What you will do: Retype all of the records precisely.

Data shown:
<file path="src/rtl/cmdstb_pkg.sv">
package cmdstb_pkg;
  typedef enum logic [0:0] {
    PH_IDLE = 1'b0,
    PH_CMD  = 1'b1
  } phase_e;

  typedef struct packed {
    logic hi_byte;
    logic rd;
    logic wr;
  } isa_stat_t;
endpackage

</file>
<file path="src/rtl/cmdstb_size_match.sv">
module cmdstb_size_match (
  input  logic narrow_i,
  input  logic ack32_i,
  input  logic ack16_i,
  output logic match_o
);
  // The slave's reply must agree with the master's width.
  always_comb begin
    if (narrow_i) match_o = ack16_i;
    else          match_o = ack32_i;
  end
endmodule

</file>
<file path="src/rtl/cmdstb_fsm.sv">
module cmdstb_fsm
  import cmdstb_pkg::*;
(
  input  logic clk_i,
  input  logic rst_ni,
  input  logic start_i,
  input  logic match_i,
  input  logic slv_burst_i,
  input  logic ready_i,
  input  logic mst_burst_i,
  output logic cmd_o
);
  phase_e ph_q, ph_d;
  logic   burst_ok_q, burst_ok_d;
  logic   burst_en;

  always_comb begin
    ph_d       = ph_q;
    burst_ok_d = burst_ok_q;
    burst_en   = 1'b0;
    unique case (ph_q)
      PH_IDLE: begin
        if (start_i && match_i) begin
          ph_d       = PH_CMD;
          burst_ok_d = slv_burst_i;
          burst_en   = 1'b1;
        end
      end
      PH_CMD: begin
        // A ready edge ends the strobe unless both sides keep bursting.
        if (ready_i && !(burst_ok_q && mst_burst_i)) ph_d = PH_IDLE;
      end
      default: ph_d = PH_IDLE;
    endcase
  end

  always_ff @(posedge clk_i or negedge rst_ni) begin
    if (!rst_ni) begin
      ph_q       <= PH_IDLE;
      burst_ok_q <= 1'b0;
    end else begin
      ph_q <= ph_d;
      if (burst_en) burst_ok_q <= burst_ok_d;
    end
  end

  assign cmd_o = (ph_q == PH_CMD);
endmodule

</file>
<file path="src/rtl/cmdstb_wait_timer.sv">
module cmdstb_wait_timer #(
  parameter int unsigned WAIT_LIMIT = 21
) (
  input  logic clk_i,
  input  logic rst_ni,
  input  logic waiting_i,
  input  logic clear_i,
  output logic timeout_o
);
  localparam int unsigned CW = $clog2(WAIT_LIMIT + 1);

  logic [CW-1:0] cnt_q, cnt_d;
  logic          cnt_en;
  logic          flag_q, flag_d;
  logic          hit;

  assign hit    = waiting_i && (cnt_q == CW'(WAIT_LIMIT - 1));
  assign cnt_en = waiting_i || (cnt_q != '0);

  always_comb begin
    if (!waiting_i)                      cnt_d = '0;
    else if (cnt_q == CW'(WAIT_LIMIT))   cnt_d = cnt_q;
    else                                 cnt_d = cnt_q + 1'b1;
  end

  always_comb begin
    if (clear_i)  flag_d = 1'b0;
    else if (hit) flag_d = 1'b1;
    else          flag_d = flag_q;
  end

  always_ff @(posedge clk_i or negedge rst_ni) begin
    if (!rst_ni) begin
      cnt_q  <= '0;
      flag_q <= 1'b0;
    end else begin
      if (cnt_en) cnt_q <= cnt_d;
      flag_q <= flag_d;
    end
  end

  assign timeout_o = flag_q;
endmodule

</file>
<file path="src/rtl/cmdstb_status.sv">
module cmdstb_status
  import cmdstb_pkg::*;
(
  input  logic      start_i,
  input  logic      cmd_i,
  input  logic [3:0] be_i,
  input  logic      wr_i,
  output isa_stat_t stat_o
);
  logic active;
  assign active = start_i | cmd_i;

  always_comb begin
    stat_o = '0;
    if (active) begin
      stat_o.hi_byte = be_i[1] | be_i[3];
      stat_o.wr      = wr_i;
      stat_o.rd      = ~wr_i;
    end
  end
endmodule

</file>
<file path="src/rtl/eisa_cmd_strobe.sv">
module eisa_cmd_strobe
  import cmdstb_pkg::*;
#(
  parameter int unsigned WAIT_LIMIT = 21
) (
  input  logic       clk_i,
  input  logic       rst_ni,
  input  logic       start_i,
  input  logic       narrow_mst_i,
  input  logic       size32_ack_i,
  input  logic       size16_ack_i,
  input  logic       slv_ready_i,
  input  logic       slv_burst_i,
  input  logic       mst_burst_i,
  input  logic [3:0] be_i,
  input  logic       wr_i,
  output logic       cmd_o,
  output logic       hi_byte_o,
  output logic       rd_stat_o,
  output logic       wr_stat_o,
  output logic       ready_timeout_o
);
  logic      match;
  logic      cmd;
  isa_stat_t stat;

  cmdstb_size_match u_match (
    .narrow_i (narrow_mst_i),
    .ack32_i  (size32_ack_i),
    .ack16_i  (size16_ack_i),
    .match_o  (match)
  );

  cmdstb_fsm u_fsm (
    .clk_i       (clk_i),
    .rst_ni      (rst_ni),
    .start_i     (start_i),
    .match_i     (match),
    .slv_burst_i (slv_burst_i),
    .ready_i     (slv_ready_i),
    .mst_burst_i (mst_burst_i),
    .cmd_o       (cmd)
  );

  cmdstb_wait_timer #(.WAIT_LIMIT(WAIT_LIMIT)) u_timer (
    .clk_i     (clk_i),
    .rst_ni    (rst_ni),
    .waiting_i (cmd & ~slv_ready_i),
    .clear_i   (start_i),
    .timeout_o (ready_timeout_o)
  );

  cmdstb_status u_stat (
    .start_i (start_i),
    .cmd_i   (cmd),
    .be_i    (be_i),
    .wr_i    (wr_i),
    .stat_o  (stat)
  );

  assign cmd_o     = cmd;
  assign hi_byte_o = stat.hi_byte;
  assign rd_stat_o = stat.rd;
  assign wr_stat_o = stat.wr;
endmodule

</file>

Task output:
<file path="src/rtl/cmdstb_pkg.sv">
package cmdstb_pkg;
  typedef enum logic [0:0] {
    PH_IDLE = 1'b0,
    PH_CMD  = 1'b1
  } phase_e;

  typedef struct packed {
    logic hi_byte;
    logic rd;
    logic wr;
  } isa_stat_t;
endpackage

</file>
<file path="src/rtl/cmdstb_size_match.sv">
module cmdstb_size_match (
  input  logic narrow_i,
  input  logic ack32_i,
  input  logic ack16_i,
  output logic match_o
);
  // The slave's reply must agree with the master's width.
  always_comb begin
    if (narrow_i) match_o = ack16_i;
    else          match_o = ack32_i;
  end
endmodule

</file>
<file path="src/rtl/cmdstb_fsm.sv">
module cmdstb_fsm
  import cmdstb_pkg::*;
(
  input  logic clk_i,
  input  logic rst_ni,
  input  logic start_i,
  input  logic match_i,
  input  logic slv_burst_i,
  input  logic ready_i,
  input  logic mst_burst_i,
  output logic cmd_o
);
  phase_e ph_q, ph_d;
  logic   burst_ok_q, burst_ok_d;
  logic   burst_en;

  always_comb begin
    ph_d       = ph_q;
    burst_ok_d = burst_ok_q;
    burst_en   = 1'b0;
    unique case (ph_q)
      PH_IDLE: begin
        if (start_i && match_i) begin
          ph_d       = PH_CMD;
          burst_ok_d = slv_burst_i;
          burst_en   = 1'b1;
        end
      end
      PH_CMD: begin
        // A ready edge ends the strobe unless both sides keep bursting.
        if (ready_i && !(burst_ok_q && mst_burst_i)) ph_d = PH_IDLE;
      end
      default: ph_d = PH_IDLE;
    endcase
  end

  always_ff @(posedge clk_i or negedge rst_ni) begin
    if (!rst_ni) begin
      ph_q       <= PH_IDLE;
      burst_ok_q <= 1'b0;
    end else begin
      ph_q <= ph_d;
      if (burst_en) burst_ok_q <= burst_ok_d;
    end
  end

  assign cmd_o = (ph_q == PH_CMD);
endmodule

</file>
<file path="src/rtl/cmdstb_wait_timer.sv">
module cmdstb_wait_timer #(
  parameter int unsigned WAIT_LIMIT = 21
) (
  input  logic clk_i,
  input  logic rst_ni,
  input  logic waiting_i,
  input  logic clear_i,
  output logic timeout_o
);
  localparam int unsigned CW = $clog2(WAIT_LIMIT + 1);

  logic [CW-1:0] cnt_q, cnt_d;
  logic          cnt_en;
  logic          flag_q, flag_d;
  logic          hit;

  assign hit    = waiting_i && (cnt_q == CW'(WAIT_LIMIT - 1));
  assign cnt_en = waiting_i || (cnt_q != '0);

  always_comb begin
    if (!waiting_i)                      cnt_d = '0;
    else if (cnt_q == CW'(WAIT_LIMIT))   cnt_d = cnt_q;
    else                                 cnt_d = cnt_q + 1'b1;
  end

  always_comb begin
    if (clear_i)  flag_d = 1'b0;
    else if (hit) flag_d = 1'b1;
    else          flag_d = flag_q;
  end

  always_ff @(posedge clk_i or negedge rst_ni) begin
    if (!rst_ni) begin
      cnt_q  <= '0;
      flag_q <= 1'b0;
    end else begin
      if (cnt_en) cnt_q <= cnt_d;
      flag_q <= flag_d;
    end
  end

  assign timeout_o = flag_q;
endmodule

</file>
<file path="src/rtl/cmdstb_status.sv">
module cmdstb_status
  import cmdstb_pkg::*;
(
  input  logic      start_i,
  input  logic      cmd_i,
  input  logic [3:0] be_i,
  input  logic      wr_i,
  output isa_stat_t stat_o
);
  logic active;
  assign active = start_i | cmd_i;

  always_comb begin
    stat_o = '0;
    if (active) begin
      stat_o.hi_byte = be_i[1] | be_i[3];
      stat_o.wr      = wr_i;
      stat_o.rd      = ~wr_i;
    end
  end
endmodule

</file>
<file path="src/rtl/eisa_cmd_strobe.sv">
module eisa_cmd_strobe
  import cmdstb_pkg::*;
#(
  parameter int unsigned WAIT_LIMIT = 21
) (
  input  logic       clk_i,
  input  logic       rst_ni,
  input  logic       start_i,
  input  logic       narrow_mst_i,
  input  logic       size32_ack_i,
  input  logic       size16_ack_i,
  input  logic       slv_ready_i,
  input  logic       slv_burst_i,
  input  logic       mst_burst_i,
  input  logic [3:0] be_i,
  input  logic       wr_i,
  output logic       cmd_o,
  output logic       hi_byte_o,
  output logic       rd_stat_o,
  output logic       wr_stat_o,
  output logic       ready_timeout_o
);
  logic      match;
  logic      cmd;
  isa_stat_t stat;

  cmdstb_size_match u_match (
    .narrow_i (narrow_mst_i),
    .ack32_i  (size32_ack_i),
    .ack16_i  (size16_ack_i),
    .match_o  (match)
  );

  cmdstb_fsm u_fsm (
    .clk_i       (clk_i),
    .rst_ni      (rst_ni),
    .start_i     (start_i),
    .match_i     (match),
    .slv_burst_i (slv_burst_i),
    .ready_i     (slv_ready_i),
    .mst_burst_i (mst_burst_i),
    .cmd_o       (cmd)
  );

  cmdstb_wait_timer #(.WAIT_LIMIT(WAIT_LIMIT)) u_timer (
    .clk_i     (clk_i),
    .rst_ni    (rst_ni),
    .waiting_i (cmd & ~slv_ready_i),
    .clear_i   (start_i),
    .timeout_o (ready_timeout_o)
  );

  cmdstb_status u_stat (
    .start_i (start_i),
    .cmd_i   (cmd),
    .be_i    (be_i),
    .wr_i    (wr_i),
    .stat_o  (stat)
  );

  assign cmd_o     = cmd;
  assign hi_byte_o = stat.hi_byte;
  assign rd_stat_o = stat.rd;
  assign wr_stat_o = stat.wr;
endmodule

</file>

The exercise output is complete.